The most appropriate time for the defendant to have urged his objection was when he appeared to shew cause. Not having shewn this or any other cause, against the rule, it was made absolute. The court dispensed with issuing the attachment, and he was permitted to enter into his sole recognizance to appear and answer interrogatories.

If the preliminary objection as to the regularity of the proceeding had been made and sustained in the first instance, or if the defendant, upon appearing to the rule, had denied upon oath, the facts upon which it was founded, the rule would have been discharged in that stage of the proceeding. But in making the rule absolute, the court were willing that he should have the benefit of every kind of exception he might think proper to urge.

Without incumbering the question by the distinction between those cases of contempt where the proceeding is in the nature of a private remedy, and those where the contempt is against the court itself, and which the court may notice of their own knowledge, I shall proceed to inquire what the facts were, upon which the rule and attachment were founded, and the manner in which those facts were presented to the knowledge of the court.

It was known to the judges of this court, that in the case of the United States against John Reed, depending before them at the circuit, a motion was made by the defendant’s counsel, for a continuance. Among the grounds urged in support of the motion, was the appearance of a publication in the Detroit Gazette, tending to prejudice the defendant’s case, and interposing obstacles to a fair and impartial trial. The fact of the publication was supported by affidavit, and the paper containing the objectionable publication was produced and read. For this, and other causes shewn, the cause was continued, and is still depending.

Upon this affidavit and exhibit of the paper, a rule was awarded against Henry L. Ball, the publisher of that paper.

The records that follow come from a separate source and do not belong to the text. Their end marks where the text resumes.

--- config.mk ---
export PLATFORM = sky130hd
export DESIGN_NAME = hazard_fwd_ctrl
export DESIGN_NICKNAME = d
export VERILOG_FILES = /design/src/rtl/hazard_fwd_ctrl.sv
export SDC_FILE = /design/constraint.sdc
export NUM_CORES = 1
export LEC_CHECK = 0
export CORE_ASPECT_RATIO = 1.25
export CORE_MARGIN = 10
export CORE_UTILIZATION = 45
export DETAILED_ROUTE_END_ITERATION = 8
export GPL_ROUTABILITY_DRIVEN = 0
export GPL_TIMING_DRIVEN = 0
export PLACE_DENSITY = 0.81
export SYNTH_ARGS = -nofsm -noshare
export SYNTH_HDL_FRONTEND = slang
export SYNTH_SLANG_ARGS = --single-unit
--- constraint.sdc ---
create_clock -name clk -period 2.3 [get_ports clk]
set_input_delay 0.23 -clock clk [delete_from_list [all_inputs] [get_ports clk]]
set_output_delay 0.23 -clock clk [all_outputs]
set_load 0.03 [all_outputs]
--- src/rtl/hazard_fwd_ctrl.sv ---
// hazard_fwd_ctrl: stall, flush, halt-drain and EX forward-select control.
// Optional HZ_PERF_CNT_EN adds saturating stall/flush counters.
module hazard_fwd_ctrl #(
  parameter int RA_W     = 4,
  parameter int LOAD_LAT = 1,
  parameter int CNT_W    = 16
) (
  input  logic             clk,
  input  logic             rst,
  input  logic             id_valid,
  input  logic [RA_W-1:0]  id_rs1,
  input  logic             id_use1,
  input  logic [RA_W-1:0]  id_rs2,
  input  logic             id_use2,
  input  logic [RA_W-1:0]  id_rd,
  input  logic             id_wr,
  input  logic [RA_W-1:0]  id_rd2,
  input  logic             id_wr2,
  input  logic             id_load,
  input  logic             id_branch,
  input  logic             br_taken,
  input  logic             id_halt,
  output logic             pc_hold,
  output logic             ifid_hold,
  output logic             ifid_flush,
  output logic             idex_bubble,
  output logic [1:0]       fwd1_sel,
  output logic [1:0]       fwd2_sel,
  output logic             halted,
  output logic [CNT_W-1:0] stall_cnt,
  output logic [CNT_W-1:0] flush_cnt
);

  localparam logic [2:0] RUN    = 3'd0;
  localparam logic [2:0] LSTALL = 3'd1;
  localparam logic [2:0] BSTALL = 3'd2;
  localparam logic [2:0] DRAIN  = 3'd3;
  localparam logic [2:0] HALTED = 3'd4;

  // The raising RUN cycle is the first load stall, so LSTALL
  // only covers the remaining LOAD_LAT-1 cycles.
  localparam logic [2:0] LINIT =
    (LOAD_LAT > 1) ? 3'(LOAD_LAT - 2) : 3'd0;

  typedef struct packed {
    logic            v;
    logic [RA_W-1:0] rd;
    logic            wr;
    logic [RA_W-1:0] rd2;
    logic            wr2;
    logic            ld;
  } sb_t;

  sb_t        sb_ex;
  sb_t        sb_mem;
  logic       wb_v;
  logic [2:0] state;
  logic [2:0] cnt;
  logic       stall;
  logic       adv;
  logic       lu;
  logic       bs;
  logic       hz_halt;
  logic       m1_ex;
  logic       m2_ex;
  logic       m1_mem;
  logic       m2_mem;
  logic [1:0] f1;
  logic [1:0] f2;
  logic       unused_ld;

  function automatic logic hit(input sb_t e,
                               input logic [RA_W-1:0] r);
    return e.v & ((e.wr & (e.rd == r)) |
                  (e.wr2 & (e.rd2 == r)));
  endfunction

  assign m1_ex  = id_use1 & hit(sb_ex, id_rs1);
  assign m2_ex  = id_use2 & hit(sb_ex, id_rs2);
  assign m1_mem = id_use1 & hit(sb_mem, id_rs1);
  assign m2_mem = id_use2 & hit(sb_mem, id_rs2);

  assign hz_halt = id_valid & id_halt;
  assign lu = id_valid & sb_ex.ld & (m1_ex | m2_ex);
  assign bs = id_valid & id_branch &
              (m1_ex | m2_ex | m1_mem | m2_mem);

  // MEM load flag has no consumer: a load there forwards like an ALU op
  assign unused_ld = sb_mem.ld;

  // Stall is combinational so the hazard-raising cycle already stalls
  always_comb begin
    stall = 1'b0;
    unique case (state)
      RUN:     stall = hz_halt | lu | bs;
      LSTALL:  stall = 1'b1;
      BSTALL:  stall = lu | bs;
      default: stall = 1'b1;
    endcase
  end

  assign adv = id_valid & ~stall;

  // Scoreboard shift and EX-aligned forward selects (EX wins over MEM)
  always_ff @(posedge clk or negedge rst) begin
    if (!rst) begin
      sb_ex  <= '0;
      sb_mem <= '0;
      wb_v   <= 1'b0;
      f1     <= 2'd0;
      f2     <= 2'd0;
    end else begin
      sb_mem <= sb_ex;
      wb_v   <= sb_mem.v;
      if (adv) begin
        sb_ex.v   <= 1'b1;
        sb_ex.rd  <= id_rd;
        sb_ex.wr  <= id_wr;
        sb_ex.rd2 <= id_rd2;
        sb_ex.wr2 <= id_wr2;
        sb_ex.ld  <= id_load;
        f1 <= m1_ex ? 2'd1 : (m1_mem ? 2'd2 : 2'd0);
        f2 <= m2_ex ? 2'd1 : (m2_mem ? 2'd2 : 2'd0);
      end else begin
        sb_ex <= '0;
        f1    <= 2'd0;
        f2    <= 2'd0;
      end
    end
  end

  // Control state: halt beats load-use beats branch-operand stall
  always_ff @(posedge clk or negedge rst) begin
    if (!rst) begin
      state <= RUN;
      cnt   <= 3'd0;
    end else begin
      unique case (state)
        RUN: begin
          if (hz_halt) begin
            state <= DRAIN;
          end else if (lu) begin
            if (LOAD_LAT > 1) begin
              state <= LSTALL;
              cnt   <= LINIT;
            end
          end else if (bs) begin
            state <= BSTALL;
          end
        end
        LSTALL: begin
          if (cnt == 3'd0) state <= RUN;
          else cnt <= cnt - 3'd1;
        end
        BSTALL: begin
          if (!(lu | bs)) state <= RUN;
        end
        DRAIN: begin
          if (!(sb_ex.v | sb_mem.v | wb_v)) state <= HALTED;
        end
        HALTED: state <= HALTED;
        default: state <= RUN;
      endcase
    end
  end

  assign pc_hold     = rst & stall;
  assign ifid_hold   = rst & stall;
  assign idex_bubble = rst & stall;
  assign ifid_flush  = rst & br_taken & ~stall;
  assign fwd1_sel    = f1;
  assign fwd2_sel    = f2;
  assign halted = rst & ((state == HALTED) |
                  ((state == DRAIN) &
                   ~(sb_ex.v | sb_mem.v | wb_v)));

`ifdef HZ_PERF_CNT_EN
  logic [CNT_W-1:0] sc;
  logic [CNT_W-1:0] fc;
  logic             cnt_st;

  assign cnt_st = stall & ((state == LSTALL) |
                           (state == BSTALL) |
                           ((state == RUN) & ~hz_halt));

  // Saturating counters; nothing counts once drained, so they hold
  always_ff @(posedge clk or negedge rst) begin
    if (!rst) begin
      sc <= '0;
      fc <= '0;
    end else begin
      if (cnt_st && (sc != '1)) sc <= sc + CNT_W'(1);
      if (ifid_flush && (fc != '1)) fc <= fc + CNT_W'(1);
    end
  end

  assign stall_cnt = sc;
  assign flush_cnt = fc;
`else
  assign stall_cnt = '0;
  assign flush_cnt = '0;
`endif

endmodule

==> flow_summary_export.csv <==
group,metric,value,unit
status,status,"completed",
clock_network,cts_inserted_buffers,5,
timing,worst_pin_slew,0.7597,ns
setup_path,startpoint_type,"flop",
route,drcViolationCount,0,
timing,finalWorstSetupSlack,0.002506,ns
route,postRouteAntennaNets,0,
logic_synthesis,yosys.area_share.simple,15.39,%
clock_network,cts_tree,"done",
power_and_ir_drop,p_leak,1.267,nW
logic_synthesis,syn_inst,184,
setup_path,worstSetupEndpointType,"output pin",
timing,hold_viol_final,0,
final_layout,drive_gt1_share,23.85,%
clock_network,clock-sinks,34,
route,avgRoutedWirePerCell,13.39,um
final_layout,multi_input_area,887.1,um2
power_and_ir_drop,p_per_area,491.1,nW/um2
logic_synthesis,synth-compound-area-share,6.063,%
route,drt-initial-drc-count,56,
floorplan,die_w,77.78,um
clock_network,worstSkewPairLatency,0.28,ns
final_layout,fillers,357,
route,vias,1415,
logic_synthesis,synth.area.mux_share,0,%
placed_design,io_buffer_count,35,
placed_design,dpl_worst_slack,-0.8629,ns
setup_path,critPathKind,"reg2out",
final_layout,antenna_cells,0,
final_layout,final_core_util,62.62,%
final_layout,final_nets,290,
route,avgViaCountPerCell,4.478,
final_layout,final_common_cell,"buf_4",
logic_synthesis,synth_fa_ha_area_share,1.332,%
setup_path,worst-r2r-cell-count,9,
final_layout,syn_to_final_growth,35.58,%
floorplan,io_pins,68,
setup_path,crit_fanout,3,
timing,period_share,99.89,%
power_and_ir_drop,vdd_drop_max,0.0002059,V
route,dr.pass1.iters,5,
floorplan,start_util,46.18,%
timing,finalSetupViolations,0,
placed_design,dp_hpwl,3323,um
logic_synthesis,synthDistinctLibCells,32,
logic_synthesis,synth_top_family_by_area,"XOR/XNOR gates",
grt,antenna_found_initial,0,
timing,fmax,435.3,MHz
logic_synthesis,synthXorXnorAreaFrac,15.86,%
setup_path,worstPathArrival,2.07,ns
logic_synthesis,synth.avg_cell_area,10.21,um2
logic_synthesis,yosysSeqAreaShare,45.30,%
timing,grt_setup_unrepaired,"true",
run,maxCapViolCount,0,
final_layout,register_area,850.8,um2
timing,clock_skew,0.006138,ns
timing,tns,0,ns
floorplan,dieArea,7173,um2
route,drt-total-wl,4231,um
logic_synthesis,ys_ff_latch,34,
floorplan,die_h,92.23,um
timing,final_max_slew_viol_count,0,
clock_network,cts_buffer_depth,2,
timing,hold_slack,0.01147,ns
clock_network,clk_pin_slew,0.06,ns
clock_network,cts.root.buffer_cell,"clkbuf_8",
grt,grt_max_degree,38,
timing,fin_crit,2.297,ns
hold_path,hp-class,"in2async",
power_and_ir_drop,power,1.251,mW
setup_path,worstPathRequired,2.07,ns
grt,grt-ovfl-total,0,
grt,first_global_vias,1519,
final_layout,final_cell_mix,"buf_4, dfrtp_1, conb_1",
logic_synthesis,synth_area,1878,um2
floorplan,core-area,4066,um2
grt,grt_pass1_wl,7010,um
logic_synthesis,yosysWarnings,0,
grt,track_usage,12.11,%
floorplan,fp-row-count,26,
timing,slew_headroom,49.35,%
clock_network,htree_num_levels,2,
==> layer usage <==
layer	track usage (%)	wire length [um]	up-vias
li1	-	-	697
met1	11.83	1513	647
met2	20.71	2192	59
met3	6.348	421	12
met4	5.488	104	0
met5	0	0	-
==> registers in the layout, summed over array words and instances, names as in the netlist <==
name	flops
fwd1_sel	2
state	3
cnt	3
fwd2_sel	2
wb_v	1
sb_mem	11
sb_ex	12
==> final timing paths <==
| path | start | endpoint | slack [ns] |
|---|---|---|---|
| max reg2reg | sb_mem[4]$_DFF_PN0_ | sb_ex[8]$_DFF_PN0_ | 0.29 |
| min reg2reg | sb_ex[6]$_DFF_PN0_ | sb_mem[6]$_DFF_PN0_ | 0.41 |
| max | sb_mem[4]$_DFF_PN0_ | pc_hold | 0.003 |
| min in group clk | sb_ex[6]$_DFF_PN0_ | sb_mem[6]$_DFF_PN0_ | 0.41 |
| min | rst | sb_mem[9]$_DFF_PN0_ | 0.01 |
| max in group asynchronous | rst | fwd1_sel[0]$_DFF_PN0_ | 1.80 |
==> repair_timing <==
action / 4_1_cts / 5_1_grt
buffers inserted: 4 / 1
hold buffers: 0 / 0
gates resized for setup: 39 / 8
pin swaps: 6 / 4
endpoints found under the setup margin: 5 / 4
==> cells in the mapped netlist (all sizes together) <==
| cell type | number | area, um2 |
|---|---|---|
| dfrtp | 34 | 850.8 |
| a32o | 1 | 10.01 |
| o22ai | 1 | 6.260 |
| o211ai | 2 | 15.01 |
| nand2b | 1 | 6.260 |
| a221o | 1 | 10.01 |
| xor2 | 19 | 166.4 |
| a21o | 1 | 7.510 |
| nand2 | 7 | 26.28 |
| a21oi | 1 | 5.000 |
| ha | 2 | 25.02 |
| nand3 | 5 | 25.02 |
| nor2b | 1 | 6.260 |
| o21ai | 6 | 33.78 |
| and2 | 12 | 75.07 |
| or2 | 1 | 6.260 |
| nor4 | 6 | 37.54 |
| clkbuf | 1 | 3.750 |
| buf | 36 | 271.5 |
| inv | 6 | 22.52 |
| o2111a | 1 | 12.51 |
| nor2 | 6 | 22.52 |
| nand4 | 7 | 43.79 |
| conb | 1 | 3.750 |
| xnor2 | 15 | 131.4 |
| a31oi | 1 | 6.260 |
| nor3 | 8 | 40.04 |
| o21a | 1 | 7.510 |
==> area by class of cell <==
type                       instances  share of cell area (%)
clock buffer                       6                   3.243
tap                               56                   2.752
sequential                        34                   33.42
multi-input combinational        138                   34.84
timing repair buffer              40                   14.50
inverter                           6                  0.8845
buffer                            36                   10.37
==> through the flow <==
stage               area [um2]  cells
floorplan                 1994    215
global placement          2415    306
detailed placement        2410    306
CTS                       2512    315
global route              2546    316
finish                    2546    316
==> critical path, stage by stage, from the launching register on <==
cell and delay (ns):
dfrtp_1 0.41, xor2_1 0.15, nor3_1 0.08, nand4_1 0.10, o21ai_2 0.08, o2111a_2 0.28
or2_4 0.24, o21a_1 0.20, buf_4 0.14, buf_6 0.13
==> power breakdown <==
part           total [mW]  leakage, nW  switching, mW  internal (mW)
sequential          0.598        0.470              0          0.598
combinational       0.229        0.754          0.134         0.0945
clock               0.423       0.0431          0.193          0.230
total                1.25         1.27          0.328          0.923
==> kinds of logic (layout without fill, tap and decap cells) <==
logic type | count (synthesis) | count (layout)
AND/OR/NAND/NOR | 54 | 54
buffers and inverters | 43 | 88
XOR/XNOR | 34 | 34
flip-flops | 34 | 34
AO/OA/AOI/OAI | 16 | 16
adder cells (fa/ha/maj) | 2 | 2
other | 1 | 32
Note: power is estimated with default switching activity, not from simulation.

Subsequently to the issuing, and previous to the return of the rule, another publication appeared in the same paper, in which the defendant, Sheldon, avows himself to be the editor and conductor of the paper, and alone responsible for the article in question, which he republishes with further remarks, importing a defiance of the authority of the court, a contempt of the rule which had Seen granted, and that the proceedings of the court were founded in “ignorance and arrogance.” He expressed a surprise that the judges should not have noticed an annunciation contained in a former number of his paper of his being the editor, and that the rule had not been taken out against him instead of Ball, the publisher.

The attorney general very properly conceived it to be his duty to notice this renewed and aggravated outrage against public justice. Consequently he, as the sworn officer of the government, filed of record a suggestion of the contempt, together with a copy of the offensive publication, and moved for a rule against the defendant, Sheldon.

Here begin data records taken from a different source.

### src/rtl/button_debounce.sv
// rtl/button_debounce.sv - button debouncer with press/release/long pulses; BTN_REPEAT_EN adds auto-repeat
module button_debounce
    import button_pkg::*;
#(
    parameter int unsigned CLK_FREQ    = 20000000,
    parameter int unsigned DEBOUNCE_MS = 10,
    parameter int unsigned LONG_MS     = 1000,
    parameter int unsigned REPEAT_MS   = 200
) (
    input  logic             clk,
    input  logic             reset,
    button_debounce_if.slave btn
);

    localparam logic [CNT_W-1:0] DB_CYC    = ms_to_cycles(CLK_FREQ, DEBOUNCE_MS);
    localparam logic [CNT_W-1:0] LONG_CYC  = ms_to_cycles(CLK_FREQ, LONG_MS);
    localparam logic [CNT_W-1:0] REP_CYC   = ms_to_cycles(CLK_FREQ, REPEAT_MS);
    localparam logic [CNT_W-1:0] DB_LAST   = DB_CYC - 1'b1;
    localparam logic [CNT_W-1:0] LONG_LAST = LONG_CYC - 1'b1;
    localparam logic [CNT_W-1:0] REP_LAST  = REP_CYC - 1'b1;

    logic             w_sync_n;
    logic             w_btn_s;
    state_t           r_state;
    state_t           w_state_nxt;
    logic [CNT_W-1:0] r_cnt;
    logic [CNT_W-1:0] w_cnt_nxt;
    logic             r_long_done;
    logic             r_level;
    logic             r_press;
    logic             r_release;
    logic             r_long;
    logic             w_press_nxt;
    logic             w_release_nxt;
    logic             w_long_nxt;
    logic             w_repeat_nxt;

    // Sync flops reset to 1 so a held button after reset looks like a fresh press
    btn_sync #(
        .RESET_VAL (1'b1)
    ) u_sync (
        .clk   (clk),
        .reset (reset),
        .i_d   (btn.btn_n),
        .o_q   (w_sync_n)
    );

    assign w_btn_s = ~w_sync_n;

    always_comb begin
        w_state_nxt   = r_state;
        w_cnt_nxt     = r_cnt;
        w_press_nxt   = 1'b0;
        w_release_nxt = 1'b0;
        w_long_nxt    = 1'b0;
        w_repeat_nxt  = 1'b0;
        case (r_state)
            IDLE: begin
                if (w_btn_s) w_state_nxt = DB_PRESS;
            end
            DB_PRESS: begin
                if (!w_btn_s) begin
                    w_state_nxt = IDLE;
                end else if (r_cnt == DB_LAST) begin
                    w_state_nxt = PRESSED;
                    w_press_nxt = 1'b1;
                end else begin
                    w_cnt_nxt = r_cnt + 1'b1;
                end
            end
            PRESSED: begin
                if (!w_btn_s) begin
                    w_state_nxt = DB_REL;
                end else if (r_cnt == LONG_LAST) begin
                    w_state_nxt = HELD;
                    w_long_nxt  = 1'b1;
                end else begin
                    w_cnt_nxt = r_cnt + 1'b1;
                end
            end
            HELD: begin
                if (!w_btn_s) begin
                    w_state_nxt = DB_REL;
                end
`ifdef BTN_REPEAT_EN
                else if (r_cnt == REP_LAST) begin
                    w_repeat_nxt = 1'b1;
                    w_cnt_nxt    = '0;
                end else begin
                    w_cnt_nxt = r_cnt + 1'b1;
                end
`endif
            end
            DB_REL: begin
                // A bounce during release resumes the hold; long fires at most once per press
                if (w_btn_s) begin
                    w_state_nxt = r_long_done ? HELD : PRESSED;
                end else if (r_cnt == DB_LAST) begin
                    w_state_nxt   = IDLE;
                    w_release_nxt = 1'b1;
                end else begin
                    w_cnt_nxt = r_cnt + 1'b1;
                end
            end
            default: begin
                w_state_nxt = IDLE;
            end
        endcase
        if (w_state_nxt != r_state) w_cnt_nxt = '0;
    end

    always_ff @(posedge clk) begin
        if (reset) begin
            r_state     <= IDLE;
            r_cnt       <= '0;
            r_long_done <= 1'b0;
            r_level     <= 1'b0;
            r_press     <= 1'b0;
            r_release   <= 1'b0;
            r_long      <= 1'b0;
        end else begin
            r_state   <= w_state_nxt;
            r_cnt     <= w_cnt_nxt;
            r_press   <= w_press_nxt;
            r_release <= w_release_nxt;
            r_long    <= w_long_nxt;
            r_level   <= (w_state_nxt == PRESSED) || (w_state_nxt == HELD) || (w_state_nxt == DB_REL);
            if (w_state_nxt == HELD) begin
                r_long_done <= 1'b1;
            end else if (w_state_nxt == IDLE) begin
                r_long_done <= 1'b0;
            end
        end
    end

    assign btn.btn_level   = r_level;
    assign btn.btn_press   = r_press;
    assign btn.btn_release = r_release;
    assign btn.btn_long    = r_long;

`ifdef BTN_REPEAT_EN
    logic r_repeat;

    always_ff @(posedge clk) begin
        if (reset) begin
            r_repeat <= 1'b0;
        end else begin
            r_repeat <= w_repeat_nxt;
        end
    end

    assign btn.btn_repeat = r_repeat;
`else
    logic w_unused_rep;

    assign w_unused_rep   = ^{REP_LAST, w_repeat_nxt};
    assign btn.btn_repeat = 1'b0;
`endif

endmodule
### src/flat_wrapper.sv
// flat-port wrapper written by rule: the top's interface ports become plain ports
module button_debounce_flat import button_pkg::*;
#(
    parameter int unsigned CLK_FREQ    = 20000000,
    parameter int unsigned DEBOUNCE_MS = 10,
    parameter int unsigned LONG_MS     = 1000,
    parameter int unsigned REPEAT_MS   = 200
)
  (clk, reset, btn_btn_n, btn_btn_level, btn_btn_press, btn_btn_release, btn_btn_long, btn_btn_repeat);
  button_debounce_if btn_i ();
  input  logic clk;
  input  logic reset;
  input wire logic [$bits(btn_i.btn_n)-1:0] btn_btn_n;
  output wire logic [$bits(btn_i.btn_level)-1:0] btn_btn_level;
  output wire logic [$bits(btn_i.btn_press)-1:0] btn_btn_press;
  output wire logic [$bits(btn_i.btn_release)-1:0] btn_btn_release;
  output wire logic [$bits(btn_i.btn_long)-1:0] btn_btn_long;
  output wire logic [$bits(btn_i.btn_repeat)-1:0] btn_btn_repeat;
  assign btn_i.btn_n = btn_btn_n;
  assign btn_btn_level = btn_i.btn_level;
  assign btn_btn_press = btn_i.btn_press;
  assign btn_btn_release = btn_i.btn_release;
  assign btn_btn_long = btn_i.btn_long;
  assign btn_btn_repeat = btn_i.btn_repeat;
  button_debounce #(.CLK_FREQ(CLK_FREQ), .DEBOUNCE_MS(DEBOUNCE_MS), .LONG_MS(LONG_MS), .REPEAT_MS(REPEAT_MS)) u_core (.clk(clk), .reset(reset), .btn(btn_i));
endmodule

I then thought, as I now think, that the rule was properly granted upon the shewing of the attorney general, and the facts already brought to the knowledge of the judges in the cases of Reed and Ball.

They had no alternative left, consistent with their oaths and their duty. The defendant had forced himself upon the notice of the court.

If they had shut their eyes to the publication, they could not close their ears to what was read and placed upon their files. They could not, if they had desired [344]*344it, remain ignorant that the defendant had claimed and publicly attempted to exercise a right to supervise and correct the decisions of the court—to interfere with and misrepresent its proceedings—to prejudice the rights of a party to a cause in court, and to vilify the judges in the performancé of their official duties.

Upon the return of the rule against, Sheldon, and before it was made absolute, it was shewn further, by Ball’s affidavit, that the defendant, Sheldon was the editor of the Detroit Gazette, in which the publication appeared, and that he was bound by contract, to publish whatever the defendant should direct to be published.

The conclusion, to my mind, is unavoidable, that the defendant ought not to be discharged from the attachment for the reasons assigned.